### GOAL OF THE EXERCISE
Set down each entry again exactly as written.

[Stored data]
== Segment start ==

<file path="config.mk">
export PLATFORM = sky130hd
export DESIGN_NAME = mpu_check_arb
export DESIGN_NICKNAME = d
export VERILOG_FILES = /design/src/rtl/mpu_check_arb.sv
export SDC_FILE = /design/constraint.sdc
export NUM_CORES = 1
export LEC_CHECK = 0
export BUFFER_PORTS_ARGS = -buffer_cell sky130_fd_sc_hd__buf_2
export CELL_PAD_IN_SITES_DETAIL_PLACEMENT = 2
export CELL_PAD_IN_SITES_GLOBAL_PLACEMENT = 2
export CORE_MARGIN = 4
export CORE_UTILIZATION = 24
export CTS_BUF_LIST = sky130_fd_sc_hd__clkbuf_8
export DETAILED_ROUTE_END_ITERATION = 16
export GPL_TIMING_DRIVEN = 0
export PLACE_DENSITY_LB_ADDON = 0.05
export SETUP_SLACK_MARGIN = 0.1
export SYNTH_ARGS = -nofsm -noshare
export SYNTH_HDL_FRONTEND = slang
export SYNTH_SLANG_ARGS = --single-unit
</file>
<file path="constraint.sdc">
create_clock -name clk -period 2.1 [get_ports clk]
set_input_delay 0.315 -clock clk [delete_from_list [all_inputs] [get_ports clk]]
set_output_delay 0.315 -clock clk [all_outputs]
set_load 0.02 [all_outputs]
</file>
File: config.mk
export PLATFORM = sky130hd
export DESIGN_NAME = bus_transfer_unit_flat
export DESIGN_NICKNAME = d
export VERILOG_FILES = /design/src/rtl/bus_xfer_pkg.sv /design/src/rtl/bus_transfer_unit_if.sv /design/src/rtl/dest_decoder_4to16.sv /design/src/rtl/bus_transfer_unit.sv /design/src/flat_wrapper.sv
export SDC_FILE = /design/constraint.sdc
export NUM_CORES = 1
export LEC_CHECK = 0
export CAP_MARGIN = 20
export CORE_MARGIN = 5
export CORE_UTILIZATION = 42
export DETAILED_ROUTE_END_ITERATION = 10
export PLACE_DENSITY = 0.83
export SLEW_MARGIN = 20
export SYNTH_ARGS = -nofsm -noshare
export SYNTH_HDL_FRONTEND = slang
export SYNTH_SLANG_ARGS = --single-unit
File: constraint.sdc
create_clock -name clk -period 1.6 [get_ports clk]
set_input_delay 0.16 -clock clk [delete_from_list [all_inputs] [get_ports clk]]
set_output_delay 0.16 -clock clk [all_outputs]
set_load 0.03 [all_outputs]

== Segment end ==

### TASK SOLUTION
<file path="config.mk">
export PLATFORM = sky130hd
export DESIGN_NAME = mpu_check_arb
export DESIGN_NICKNAME = d
export VERILOG_FILES = /design/src/rtl/mpu_check_arb.sv
export SDC_FILE = /design/constraint.sdc
export NUM_CORES = 1
export LEC_CHECK = 0
export BUFFER_PORTS_ARGS = -buffer_cell sky130_fd_sc_hd__buf_2
export CELL_PAD_IN_SITES_DETAIL_PLACEMENT = 2
export CELL_PAD_IN_SITES_GLOBAL_PLACEMENT = 2
export CORE_MARGIN = 4
export CORE_UTILIZATION = 24
export CTS_BUF_LIST = sky130_fd_sc_hd__clkbuf_8
export DETAILED_ROUTE_END_ITERATION = 16
export GPL_TIMING_DRIVEN = 0
export PLACE_DENSITY_LB_ADDON = 0.05
export SETUP_SLACK_MARGIN = 0.1
export SYNTH_ARGS = -nofsm -noshare
export SYNTH_HDL_FRONTEND = slang
export SYNTH_SLANG_ARGS = --single-unit
</file>
<file path="constraint.sdc">
create_clock -name clk -period 2.1 [get_ports clk]
set_input_delay 0.315 -clock clk [delete_from_list [all_inputs] [get_ports clk]]
set_output_delay 0.315 -clock clk [all_outputs]
set_load 0.02 [all_outputs]
</file>
File: config.mk
export PLATFORM = sky130hd
export DESIGN_NAME = bus_transfer_unit_flat
export DESIGN_NICKNAME = d
export VERILOG_FILES = /design/src/rtl/bus_xfer_pkg.sv /design/src/rtl/bus_transfer_unit_if.sv /design/src/rtl/dest_decoder_4to16.sv /design/src/rtl/bus_transfer_unit.sv /design/src/flat_wrapper.sv
export SDC_FILE = /design/constraint.sdc
export NUM_CORES = 1
export LEC_CHECK = 0
export CAP_MARGIN = 20
export CORE_MARGIN = 5
export CORE_UTILIZATION = 42
export DETAILED_ROUTE_END_ITERATION = 10
export PLACE_DENSITY = 0.83
export SLEW_MARGIN = 20
export SYNTH_ARGS = -nofsm -noshare
export SYNTH_HDL_FRONTEND = slang
export SYNTH_SLANG_ARGS = --single-unit
File: constraint.sdc
create_clock -name clk -period 1.6 [get_ports clk]
set_input_delay 0.16 -clock clk [delete_from_list [all_inputs] [get_ports clk]]
set_output_delay 0.16 -clock clk [all_outputs]
set_load 0.03 [all_outputs]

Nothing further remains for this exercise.